China has shut down 24 schools for the children of migrant workers in Beijing, forcing more than 14,000 students to drop out, state media said, sparking anger among parents who say they face discrimination.
Local officials told the migrant schools that they had not met safety and hygiene standards.
“I felt very sad when I heard the school will be shut down, I have to send my children back to our hometown in Henan,” 42-year-old waste collector He Zhongshan said at the Dongba Experimental School, on the northeastern outskirts of the capital. “The living standard in Beijing is much better than in my hometown and education here is good, but for public schools, my children will need many certificates to be enrolled.”
While the overwhelming majority of China’s 150 million rural migrant workers see their future in cities and towns, they are often treated as unwelcome “interlopers” and have few rights.
China’s residence permit system, which channels most welfare, housing support and healthcare to urban residents, means that migrant workers do not have access to state-subsidized schools.
“The authorities claim they will find places for all displaced children, but they deliberately set the threshold for school placement qualification so high that the vast majority of migrant families cannot meet the requirements,” Geoffrey Crothall, director of communications for workers’ rights group China Labor Bulletin, said in e-mailed comments.
Crothall added that “the closure of migrant schools in Beijing is a cynical ploy by district governments to clear the land for property developers as land values in the outer suburbs continue to rise.”
In a note seen by Reuters, the Dongba County Government told the Dongba Experimental School that “severe hidden dangers have been found during the inspection in the first half in 2011” related to fire-fighting, power and hygiene.

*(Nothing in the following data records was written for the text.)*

**src/rtl/uart_receiver.sv**
```systemverilog
// uart_receiver: 2-flop synced UART RX (5-8 data bits, optional even parity, 1/2 stops); define UART_RX_MAJORITY_EN for 2-of-3 bit voting
module uart_receiver #(
  parameter int DATA_WIDTH = 8,
  parameter int CLK_FREQ   = 100_000_000,
  parameter int BAUD_RATE  = 9600
) (
  input  logic                  clk,
  input  logic                  rst,
  input  logic                  rx,
  input  logic                  parity_en,
  input  logic                  two_stop_bits,
  input  logic [1:0]            word_length,
  output logic [DATA_WIDTH-1:0] data_out,
  output logic                  data_valid,
  output logic                  parity_err,
  output logic                  frame_err,
  output logic                  rx_busy
);
  localparam int BIT_CYC  = CLK_FREQ / BAUD_RATE;
  localparam int HALF_CYC = BIT_CYC / 2;
  localparam int TW       = $clog2(BIT_CYC + 1);
  localparam int IW       = $clog2(DATA_WIDTH);
  localparam logic [TW-1:0] BIT_END  = TW'(BIT_CYC - 1);
  localparam logic [TW-1:0] HALF_END = TW'(HALF_CYC - 1);
  typedef enum logic [2:0] {IDLE, START, DATA, PARITY, STOP1, STOP2} state_t;
  state_t state, state_nx;
  logic rx_m, rx_s, bit_s, armed, par_q, two_q, perr, ferr, tick, last, start, done;
  logic [1:0] wl_q;
  logic [TW-1:0] timer;
  logic [IW-1:0] bit_idx;
  logic [DATA_WIDTH-1:0] shreg;
  always_ff @(posedge clk) begin
    if (rst) {rx_m, rx_s} <= 2'b11;
    else {rx_m, rx_s} <= {rx, rx_m};
  end
`ifdef UART_RX_MAJORITY_EN
  logic rx_p;
  always_ff @(posedge clk) rx_p <= rst ? 1'b1 : rx_s;
  // rx_m is next cycle's rx_s, so the late vote needs no extra decision latency
  assign bit_s = (rx_p & rx_s) | (rx_p & rx_m) | (rx_s & rx_m);
`else
  assign bit_s = rx_s;
`endif
  always_ff @(posedge clk) state <= rst ? IDLE : state_nx;
  always_comb begin
    state_nx = state;
    case (state)
      IDLE:    state_nx = start ? START : IDLE;
      START:   if (tick) state_nx = rx_s ? IDLE : DATA;
      DATA:    if (tick && last) state_nx = par_q ? PARITY : STOP1;
      PARITY:  if (tick) state_nx = STOP1;
      STOP1:   if (tick) state_nx = two_q ? STOP2 : IDLE;
      STOP2:   if (tick) state_nx = IDLE;
      default: state_nx = IDLE;
    endcase
  end
  always_comb begin
    rx_busy = state != IDLE;
    tick    = timer == ((state == START) ? HALF_END : BIT_END);
    last    = bit_idx == IW'(3'd4 + {1'b0, wl_q});
    start   = state == IDLE && armed && !rx_s;
    done    = tick && (state == STOP2 || (state == STOP1 && !two_q));
  end
  // armed blocks a held-low line (break) from re-triggering until it is seen idle
  always_ff @(posedge clk) begin
    if (rst) begin
      timer      <= '0;
      bit_idx    <= '0;
      shreg      <= '0;
      data_out   <= '0;
      data_valid <= 1'b0;
      parity_err <= 1'b0;
      frame_err  <= 1'b0;
      perr       <= 1'b0;
      ferr       <= 1'b0;
      par_q      <= 1'b0;
      two_q      <= 1'b0;
      wl_q       <= 2'b0;
      armed      <= 1'b1;
    end else begin
      timer      <= (state == IDLE || tick) ? '0 : timer + 1'b1;
      data_valid <= done;
      armed      <= done ? 1'b0 : (state == IDLE && rx_s) ? 1'b1 : armed;
      if (start) begin
        {par_q, two_q, wl_q} <= {parity_en, two_stop_bits, word_length};
        shreg   <= '0;
        bit_idx <= '0;
        perr    <= 1'b0;
        ferr    <= 1'b0;
      end
      if (tick && state == DATA) begin
        shreg[bit_idx] <= bit_s;
        bit_idx        <= bit_idx + 1'b1;
      end
      if (tick && state == PARITY) perr <= bit_s ^ (^shreg);
      if (tick && state == STOP1) ferr <= !bit_s;
      if (done) begin
        data_out   <= shreg;
        parity_err <= perr;
        frame_err  <= ferr | !bit_s;
      end
    end
  end
endmodule

```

“Your school must be shut down … for the safety of students, teachers and regional security and stability,” it said.
The Dongba school, which is located in a village of migrant workers and sandwiched between new high-rise apartments, started its semester two weeks early in an attempt to prevent it from being demolished, Dongba principal Yang Qin said.
In response, the local government stopped the school’s supply of water and power, according to Yang. That did not deter the school, which rented a power generator and transported its own water from the neighborhood.
Staff from other migrant schools, such as the Red Star School and the New Hope School, said the government had demolished their sites on very short notice.
“Our school has closed, forcing some 800 students to drop out,” said a representative of the New Hope School, who declined to be named. “There are still 500 -students with nowhere to go, although the local government has relocated 300 of them.”
The State Council Development Research Center, a top state think tank, said that unless migrants have better welfare, housing and legal status in towns and cities, their discontent could turn into a serious threat to stability.